Task details:
For this listing, the lines between the one holding "o_res.trap_cause = C_BREAK;" and the one holding "is decoded and", inclusive, must be set down exactly.

Source records:
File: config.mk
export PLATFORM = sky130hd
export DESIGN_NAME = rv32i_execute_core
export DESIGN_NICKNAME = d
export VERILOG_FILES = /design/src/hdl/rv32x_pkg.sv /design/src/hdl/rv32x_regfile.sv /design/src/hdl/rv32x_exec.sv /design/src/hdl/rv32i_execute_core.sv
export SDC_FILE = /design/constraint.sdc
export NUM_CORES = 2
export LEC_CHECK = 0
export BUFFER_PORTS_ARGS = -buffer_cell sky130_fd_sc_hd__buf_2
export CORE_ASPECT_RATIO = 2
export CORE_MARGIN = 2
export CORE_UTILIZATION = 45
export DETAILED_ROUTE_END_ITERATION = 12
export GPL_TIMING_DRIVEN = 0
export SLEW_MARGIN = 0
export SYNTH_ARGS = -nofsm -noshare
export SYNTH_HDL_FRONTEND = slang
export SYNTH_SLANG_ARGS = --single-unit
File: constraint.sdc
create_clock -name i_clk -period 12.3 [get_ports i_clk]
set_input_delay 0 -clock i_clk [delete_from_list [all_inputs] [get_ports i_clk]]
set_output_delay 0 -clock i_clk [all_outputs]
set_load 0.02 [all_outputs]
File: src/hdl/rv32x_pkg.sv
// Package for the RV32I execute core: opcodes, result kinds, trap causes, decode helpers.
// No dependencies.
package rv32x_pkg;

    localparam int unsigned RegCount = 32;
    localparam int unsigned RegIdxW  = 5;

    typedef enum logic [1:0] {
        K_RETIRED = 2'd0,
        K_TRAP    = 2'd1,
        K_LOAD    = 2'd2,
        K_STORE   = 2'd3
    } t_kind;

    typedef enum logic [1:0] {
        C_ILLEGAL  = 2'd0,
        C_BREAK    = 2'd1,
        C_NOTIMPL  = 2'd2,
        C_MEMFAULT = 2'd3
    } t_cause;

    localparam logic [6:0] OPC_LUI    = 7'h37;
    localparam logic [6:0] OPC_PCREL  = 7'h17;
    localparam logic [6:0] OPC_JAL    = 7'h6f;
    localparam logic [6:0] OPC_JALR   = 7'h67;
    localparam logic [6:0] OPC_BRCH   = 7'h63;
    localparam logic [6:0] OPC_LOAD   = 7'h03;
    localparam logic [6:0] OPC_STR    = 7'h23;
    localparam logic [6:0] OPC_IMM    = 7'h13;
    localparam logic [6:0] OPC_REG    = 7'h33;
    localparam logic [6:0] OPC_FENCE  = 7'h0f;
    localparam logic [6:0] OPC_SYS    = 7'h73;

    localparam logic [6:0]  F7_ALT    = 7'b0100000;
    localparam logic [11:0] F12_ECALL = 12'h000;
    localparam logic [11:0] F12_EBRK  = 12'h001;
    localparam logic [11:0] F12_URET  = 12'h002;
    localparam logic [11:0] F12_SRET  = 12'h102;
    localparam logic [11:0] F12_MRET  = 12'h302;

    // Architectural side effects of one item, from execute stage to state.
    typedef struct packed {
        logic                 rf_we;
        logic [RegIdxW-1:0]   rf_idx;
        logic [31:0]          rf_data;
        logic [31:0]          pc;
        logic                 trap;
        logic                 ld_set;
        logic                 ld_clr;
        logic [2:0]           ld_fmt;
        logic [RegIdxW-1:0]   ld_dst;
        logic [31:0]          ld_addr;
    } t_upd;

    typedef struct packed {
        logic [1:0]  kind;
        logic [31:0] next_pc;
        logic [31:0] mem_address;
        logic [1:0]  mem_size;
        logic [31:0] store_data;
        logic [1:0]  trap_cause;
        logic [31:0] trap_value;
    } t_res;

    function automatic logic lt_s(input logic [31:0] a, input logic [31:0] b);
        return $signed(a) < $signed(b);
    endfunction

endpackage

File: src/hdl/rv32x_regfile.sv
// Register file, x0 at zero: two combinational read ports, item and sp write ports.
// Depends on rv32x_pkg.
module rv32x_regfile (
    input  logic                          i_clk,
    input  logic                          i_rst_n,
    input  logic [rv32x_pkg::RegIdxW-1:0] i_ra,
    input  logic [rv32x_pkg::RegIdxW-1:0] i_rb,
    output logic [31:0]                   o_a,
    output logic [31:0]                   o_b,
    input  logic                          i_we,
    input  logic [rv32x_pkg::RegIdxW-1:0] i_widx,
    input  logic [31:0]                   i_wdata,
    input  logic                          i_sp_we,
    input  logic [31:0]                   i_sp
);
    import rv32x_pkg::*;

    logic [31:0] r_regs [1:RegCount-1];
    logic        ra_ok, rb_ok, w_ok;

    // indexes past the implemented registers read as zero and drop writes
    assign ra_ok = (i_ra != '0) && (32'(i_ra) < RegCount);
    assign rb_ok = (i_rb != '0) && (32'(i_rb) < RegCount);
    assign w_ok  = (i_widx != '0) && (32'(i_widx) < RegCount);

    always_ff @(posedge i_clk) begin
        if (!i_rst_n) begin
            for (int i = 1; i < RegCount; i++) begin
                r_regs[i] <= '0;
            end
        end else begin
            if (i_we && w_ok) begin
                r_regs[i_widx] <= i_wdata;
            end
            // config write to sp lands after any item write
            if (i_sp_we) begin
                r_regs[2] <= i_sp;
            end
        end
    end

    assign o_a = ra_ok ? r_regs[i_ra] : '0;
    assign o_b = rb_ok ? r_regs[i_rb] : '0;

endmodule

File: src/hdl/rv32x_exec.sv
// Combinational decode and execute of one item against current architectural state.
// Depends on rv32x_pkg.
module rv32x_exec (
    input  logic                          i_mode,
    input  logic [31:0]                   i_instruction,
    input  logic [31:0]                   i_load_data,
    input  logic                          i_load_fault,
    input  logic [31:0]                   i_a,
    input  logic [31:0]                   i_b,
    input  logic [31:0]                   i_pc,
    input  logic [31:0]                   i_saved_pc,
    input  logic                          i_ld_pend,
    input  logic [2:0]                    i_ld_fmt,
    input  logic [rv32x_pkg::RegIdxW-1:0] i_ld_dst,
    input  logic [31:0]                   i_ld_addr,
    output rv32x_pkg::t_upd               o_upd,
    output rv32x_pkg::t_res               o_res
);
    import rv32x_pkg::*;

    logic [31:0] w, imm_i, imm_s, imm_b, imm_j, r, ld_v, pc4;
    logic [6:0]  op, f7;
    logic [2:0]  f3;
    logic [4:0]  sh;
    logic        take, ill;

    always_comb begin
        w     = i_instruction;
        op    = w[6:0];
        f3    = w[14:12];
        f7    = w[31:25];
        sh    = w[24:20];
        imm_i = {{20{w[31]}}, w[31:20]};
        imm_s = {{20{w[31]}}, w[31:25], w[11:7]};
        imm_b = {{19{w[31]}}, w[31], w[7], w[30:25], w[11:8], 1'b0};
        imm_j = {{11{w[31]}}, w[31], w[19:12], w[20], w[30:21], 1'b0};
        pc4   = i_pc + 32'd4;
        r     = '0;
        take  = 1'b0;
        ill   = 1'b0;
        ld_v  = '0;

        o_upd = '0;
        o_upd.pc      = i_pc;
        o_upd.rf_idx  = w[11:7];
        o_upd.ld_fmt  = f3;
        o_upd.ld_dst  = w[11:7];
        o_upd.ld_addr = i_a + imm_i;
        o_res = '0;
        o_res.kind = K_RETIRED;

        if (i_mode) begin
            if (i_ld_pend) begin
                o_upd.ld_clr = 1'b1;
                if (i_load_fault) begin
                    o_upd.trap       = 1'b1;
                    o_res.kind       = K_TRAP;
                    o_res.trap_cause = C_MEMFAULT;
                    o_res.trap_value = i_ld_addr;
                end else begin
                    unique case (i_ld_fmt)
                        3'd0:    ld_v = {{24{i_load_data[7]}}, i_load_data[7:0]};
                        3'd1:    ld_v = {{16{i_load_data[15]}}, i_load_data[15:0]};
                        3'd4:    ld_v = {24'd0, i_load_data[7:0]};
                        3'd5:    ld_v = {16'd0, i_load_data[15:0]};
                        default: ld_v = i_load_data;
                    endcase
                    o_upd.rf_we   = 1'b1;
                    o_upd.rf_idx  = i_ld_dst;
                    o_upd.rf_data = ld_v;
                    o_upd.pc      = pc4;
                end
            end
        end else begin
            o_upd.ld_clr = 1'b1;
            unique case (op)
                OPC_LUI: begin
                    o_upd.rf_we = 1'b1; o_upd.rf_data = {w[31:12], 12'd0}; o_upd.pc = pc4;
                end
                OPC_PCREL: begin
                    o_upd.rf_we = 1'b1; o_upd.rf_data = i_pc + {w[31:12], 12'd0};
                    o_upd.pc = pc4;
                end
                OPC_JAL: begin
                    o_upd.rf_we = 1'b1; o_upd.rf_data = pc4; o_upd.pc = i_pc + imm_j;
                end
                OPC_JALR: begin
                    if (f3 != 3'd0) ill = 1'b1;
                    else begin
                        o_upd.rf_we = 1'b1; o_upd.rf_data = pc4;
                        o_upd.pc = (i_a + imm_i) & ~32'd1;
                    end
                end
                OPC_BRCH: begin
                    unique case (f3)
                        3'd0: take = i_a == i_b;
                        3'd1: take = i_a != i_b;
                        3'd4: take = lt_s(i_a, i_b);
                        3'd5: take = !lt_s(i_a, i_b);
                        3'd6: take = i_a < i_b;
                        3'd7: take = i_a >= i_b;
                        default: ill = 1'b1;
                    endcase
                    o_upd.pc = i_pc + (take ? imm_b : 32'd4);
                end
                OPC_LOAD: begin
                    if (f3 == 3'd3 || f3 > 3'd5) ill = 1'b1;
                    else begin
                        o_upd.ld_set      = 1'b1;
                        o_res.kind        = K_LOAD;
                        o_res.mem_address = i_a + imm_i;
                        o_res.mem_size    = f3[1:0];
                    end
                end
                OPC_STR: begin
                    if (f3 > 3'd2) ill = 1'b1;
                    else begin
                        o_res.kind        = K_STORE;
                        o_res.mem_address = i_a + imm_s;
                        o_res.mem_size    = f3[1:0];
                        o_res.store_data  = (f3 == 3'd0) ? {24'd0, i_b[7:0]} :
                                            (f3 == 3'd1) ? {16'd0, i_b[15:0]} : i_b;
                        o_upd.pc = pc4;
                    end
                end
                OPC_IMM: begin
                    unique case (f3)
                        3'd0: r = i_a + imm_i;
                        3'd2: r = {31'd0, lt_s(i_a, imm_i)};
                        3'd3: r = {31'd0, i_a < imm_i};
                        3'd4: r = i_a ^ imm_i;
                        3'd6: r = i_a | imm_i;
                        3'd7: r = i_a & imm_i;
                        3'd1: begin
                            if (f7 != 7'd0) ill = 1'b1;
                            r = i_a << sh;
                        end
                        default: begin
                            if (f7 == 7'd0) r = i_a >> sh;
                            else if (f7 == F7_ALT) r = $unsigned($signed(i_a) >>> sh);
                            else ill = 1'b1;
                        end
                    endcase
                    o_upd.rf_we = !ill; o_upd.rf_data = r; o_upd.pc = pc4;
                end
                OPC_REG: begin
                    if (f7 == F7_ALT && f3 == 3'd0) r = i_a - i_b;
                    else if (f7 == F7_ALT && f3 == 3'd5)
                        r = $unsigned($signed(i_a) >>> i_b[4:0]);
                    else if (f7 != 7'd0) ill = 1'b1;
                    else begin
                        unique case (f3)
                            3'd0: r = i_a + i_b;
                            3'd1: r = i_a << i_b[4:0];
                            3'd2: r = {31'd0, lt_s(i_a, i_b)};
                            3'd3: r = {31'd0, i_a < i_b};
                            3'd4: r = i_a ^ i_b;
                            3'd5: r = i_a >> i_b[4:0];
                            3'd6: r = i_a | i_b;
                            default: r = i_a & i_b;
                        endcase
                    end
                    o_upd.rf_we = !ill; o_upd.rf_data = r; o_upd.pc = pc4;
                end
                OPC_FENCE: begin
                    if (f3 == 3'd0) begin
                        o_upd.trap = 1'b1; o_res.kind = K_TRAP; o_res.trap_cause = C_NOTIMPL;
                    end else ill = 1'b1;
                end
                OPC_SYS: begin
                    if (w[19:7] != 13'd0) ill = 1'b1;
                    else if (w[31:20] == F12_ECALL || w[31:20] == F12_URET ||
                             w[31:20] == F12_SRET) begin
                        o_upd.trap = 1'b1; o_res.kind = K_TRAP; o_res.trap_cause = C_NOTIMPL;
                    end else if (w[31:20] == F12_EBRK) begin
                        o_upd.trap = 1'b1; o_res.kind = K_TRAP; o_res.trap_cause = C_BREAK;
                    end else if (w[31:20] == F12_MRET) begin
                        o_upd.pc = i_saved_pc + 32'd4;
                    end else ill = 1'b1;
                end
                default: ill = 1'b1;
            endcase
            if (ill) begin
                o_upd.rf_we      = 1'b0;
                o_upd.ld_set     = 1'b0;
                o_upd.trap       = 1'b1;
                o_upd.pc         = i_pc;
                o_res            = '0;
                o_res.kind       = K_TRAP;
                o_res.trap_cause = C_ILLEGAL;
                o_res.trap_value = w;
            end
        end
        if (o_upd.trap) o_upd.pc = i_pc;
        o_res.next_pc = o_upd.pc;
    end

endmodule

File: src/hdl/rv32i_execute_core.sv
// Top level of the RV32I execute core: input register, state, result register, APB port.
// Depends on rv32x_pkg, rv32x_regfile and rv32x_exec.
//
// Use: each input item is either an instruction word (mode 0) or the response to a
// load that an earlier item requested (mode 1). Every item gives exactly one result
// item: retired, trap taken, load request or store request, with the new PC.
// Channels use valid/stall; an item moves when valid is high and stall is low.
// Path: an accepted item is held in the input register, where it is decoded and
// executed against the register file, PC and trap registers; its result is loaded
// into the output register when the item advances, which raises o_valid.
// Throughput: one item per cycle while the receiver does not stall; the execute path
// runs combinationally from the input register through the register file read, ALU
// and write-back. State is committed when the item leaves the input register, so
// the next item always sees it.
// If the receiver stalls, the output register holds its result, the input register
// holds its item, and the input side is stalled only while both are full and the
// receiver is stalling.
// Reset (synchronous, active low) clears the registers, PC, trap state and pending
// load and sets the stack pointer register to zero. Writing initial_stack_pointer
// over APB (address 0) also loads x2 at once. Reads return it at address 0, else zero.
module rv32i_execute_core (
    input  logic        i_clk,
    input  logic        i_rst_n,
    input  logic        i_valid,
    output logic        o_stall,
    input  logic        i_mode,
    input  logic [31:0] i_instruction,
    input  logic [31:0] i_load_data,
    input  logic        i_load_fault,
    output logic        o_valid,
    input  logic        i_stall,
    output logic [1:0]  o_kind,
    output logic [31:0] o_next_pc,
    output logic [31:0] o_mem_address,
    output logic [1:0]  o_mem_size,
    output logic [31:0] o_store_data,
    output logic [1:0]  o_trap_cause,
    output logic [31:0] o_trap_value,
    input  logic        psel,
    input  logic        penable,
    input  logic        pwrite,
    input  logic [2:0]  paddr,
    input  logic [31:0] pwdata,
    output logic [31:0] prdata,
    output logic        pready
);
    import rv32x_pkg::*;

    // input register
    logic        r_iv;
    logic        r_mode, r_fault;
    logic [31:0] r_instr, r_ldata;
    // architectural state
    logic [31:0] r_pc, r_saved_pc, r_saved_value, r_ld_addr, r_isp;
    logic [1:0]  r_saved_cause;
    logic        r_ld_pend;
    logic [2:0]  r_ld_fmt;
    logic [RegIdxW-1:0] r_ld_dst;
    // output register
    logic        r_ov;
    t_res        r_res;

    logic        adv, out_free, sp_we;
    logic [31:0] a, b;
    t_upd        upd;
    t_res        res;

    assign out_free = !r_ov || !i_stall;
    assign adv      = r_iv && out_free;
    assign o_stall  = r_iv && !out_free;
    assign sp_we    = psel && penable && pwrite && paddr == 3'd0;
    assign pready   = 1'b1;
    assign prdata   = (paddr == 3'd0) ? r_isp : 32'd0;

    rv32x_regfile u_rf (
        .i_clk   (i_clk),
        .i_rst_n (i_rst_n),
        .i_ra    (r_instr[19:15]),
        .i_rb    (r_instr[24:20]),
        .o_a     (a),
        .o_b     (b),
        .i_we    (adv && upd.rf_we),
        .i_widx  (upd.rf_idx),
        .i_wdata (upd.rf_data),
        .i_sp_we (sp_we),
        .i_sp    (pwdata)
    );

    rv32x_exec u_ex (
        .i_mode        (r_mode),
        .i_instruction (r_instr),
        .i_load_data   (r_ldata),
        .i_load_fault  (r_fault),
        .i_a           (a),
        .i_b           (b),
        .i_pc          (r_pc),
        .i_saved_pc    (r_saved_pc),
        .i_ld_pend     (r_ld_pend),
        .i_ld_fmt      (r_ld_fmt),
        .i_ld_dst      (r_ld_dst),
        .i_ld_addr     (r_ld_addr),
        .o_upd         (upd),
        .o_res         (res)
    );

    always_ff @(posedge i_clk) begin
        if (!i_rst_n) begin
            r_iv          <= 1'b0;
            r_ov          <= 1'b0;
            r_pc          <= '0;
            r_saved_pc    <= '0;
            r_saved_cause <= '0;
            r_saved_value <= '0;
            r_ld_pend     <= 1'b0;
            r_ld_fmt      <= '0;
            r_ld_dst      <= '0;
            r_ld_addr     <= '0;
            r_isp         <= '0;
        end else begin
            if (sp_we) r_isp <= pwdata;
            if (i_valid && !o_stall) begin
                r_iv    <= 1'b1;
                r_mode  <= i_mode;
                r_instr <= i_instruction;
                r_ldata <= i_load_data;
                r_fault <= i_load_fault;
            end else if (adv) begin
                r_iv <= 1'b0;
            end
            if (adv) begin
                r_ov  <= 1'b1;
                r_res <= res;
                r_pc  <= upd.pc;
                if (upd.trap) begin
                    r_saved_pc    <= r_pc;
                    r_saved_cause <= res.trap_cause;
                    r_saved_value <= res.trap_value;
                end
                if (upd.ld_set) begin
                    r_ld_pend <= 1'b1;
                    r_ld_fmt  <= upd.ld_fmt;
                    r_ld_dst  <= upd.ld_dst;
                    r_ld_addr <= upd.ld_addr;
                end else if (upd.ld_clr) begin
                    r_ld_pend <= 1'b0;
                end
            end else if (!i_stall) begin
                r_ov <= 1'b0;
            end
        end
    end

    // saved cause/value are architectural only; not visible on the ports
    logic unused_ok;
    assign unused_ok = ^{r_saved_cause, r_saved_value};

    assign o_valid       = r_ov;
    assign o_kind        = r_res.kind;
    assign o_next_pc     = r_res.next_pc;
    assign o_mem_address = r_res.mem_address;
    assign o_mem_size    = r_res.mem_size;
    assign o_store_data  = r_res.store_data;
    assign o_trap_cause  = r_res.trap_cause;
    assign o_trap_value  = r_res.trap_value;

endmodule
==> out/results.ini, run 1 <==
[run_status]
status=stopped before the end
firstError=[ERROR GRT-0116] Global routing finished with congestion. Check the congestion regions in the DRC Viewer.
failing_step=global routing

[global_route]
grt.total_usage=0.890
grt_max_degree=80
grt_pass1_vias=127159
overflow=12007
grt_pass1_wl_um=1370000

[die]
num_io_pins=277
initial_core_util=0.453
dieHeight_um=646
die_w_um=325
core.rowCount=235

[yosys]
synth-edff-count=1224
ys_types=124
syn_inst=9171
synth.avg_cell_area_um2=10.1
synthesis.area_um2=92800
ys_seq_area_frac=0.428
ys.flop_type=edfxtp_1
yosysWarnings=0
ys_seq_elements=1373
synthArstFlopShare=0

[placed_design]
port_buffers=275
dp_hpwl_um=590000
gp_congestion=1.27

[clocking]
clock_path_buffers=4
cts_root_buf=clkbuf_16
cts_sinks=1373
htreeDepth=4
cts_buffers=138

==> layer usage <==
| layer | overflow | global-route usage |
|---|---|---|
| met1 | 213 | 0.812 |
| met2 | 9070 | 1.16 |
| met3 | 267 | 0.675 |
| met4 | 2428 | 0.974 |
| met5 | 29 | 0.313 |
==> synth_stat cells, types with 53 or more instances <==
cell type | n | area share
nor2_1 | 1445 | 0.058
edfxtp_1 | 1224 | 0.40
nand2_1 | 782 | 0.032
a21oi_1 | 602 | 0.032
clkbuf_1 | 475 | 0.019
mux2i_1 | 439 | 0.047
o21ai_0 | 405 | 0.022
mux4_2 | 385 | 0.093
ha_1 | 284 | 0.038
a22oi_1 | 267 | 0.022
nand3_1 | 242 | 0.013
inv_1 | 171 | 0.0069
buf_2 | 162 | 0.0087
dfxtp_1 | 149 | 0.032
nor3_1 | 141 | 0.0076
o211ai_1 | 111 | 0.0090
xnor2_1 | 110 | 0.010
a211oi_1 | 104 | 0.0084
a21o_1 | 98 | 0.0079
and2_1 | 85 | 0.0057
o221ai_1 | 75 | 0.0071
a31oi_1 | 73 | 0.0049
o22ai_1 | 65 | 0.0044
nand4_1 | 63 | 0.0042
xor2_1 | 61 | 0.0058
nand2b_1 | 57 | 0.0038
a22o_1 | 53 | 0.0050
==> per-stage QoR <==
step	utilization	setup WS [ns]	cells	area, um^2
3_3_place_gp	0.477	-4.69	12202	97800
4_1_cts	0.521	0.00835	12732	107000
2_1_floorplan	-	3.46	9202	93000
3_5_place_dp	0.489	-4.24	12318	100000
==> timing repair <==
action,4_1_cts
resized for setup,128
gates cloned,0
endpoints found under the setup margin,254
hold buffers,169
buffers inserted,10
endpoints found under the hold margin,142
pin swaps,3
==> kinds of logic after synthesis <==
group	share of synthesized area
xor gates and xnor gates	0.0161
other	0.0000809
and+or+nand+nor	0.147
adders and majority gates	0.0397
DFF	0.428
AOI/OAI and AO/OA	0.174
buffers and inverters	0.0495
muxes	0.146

Exercise solution:
                        o_upd.trap = 1'b1; o_res.kind = K_TRAP; o_res.trap_cause = C_BREAK;
                    end else if (w[31:20] == F12_MRET) begin
                        o_upd.pc = i_saved_pc + 32'd4;
                    end else ill = 1'b1;
                end
                default: ill = 1'b1;
            endcase
            if (ill) begin
                o_upd.rf_we      = 1'b0;
                o_upd.ld_set     = 1'b0;
                o_upd.trap       = 1'b1;
                o_upd.pc         = i_pc;
                o_res            = '0;
                o_res.kind       = K_TRAP;
                o_res.trap_cause = C_ILLEGAL;
                o_res.trap_value = w;
            end
        end
        if (o_upd.trap) o_upd.pc = i_pc;
        o_res.next_pc = o_upd.pc;
    end

endmodule

File: src/hdl/rv32i_execute_core.sv
// Top level of the RV32I execute core: input register, state, result register, APB port.
// Depends on rv32x_pkg, rv32x_regfile and rv32x_exec.
//
// Use: each input item is either an instruction word (mode 0) or the response to a
// load that an earlier item requested (mode 1). Every item gives exactly one result
// item: retired, trap taken, load request or store request, with the new PC.
// Channels use valid/stall; an item moves when valid is high and stall is low.
// Path: an accepted item is held in the input register, where it is decoded and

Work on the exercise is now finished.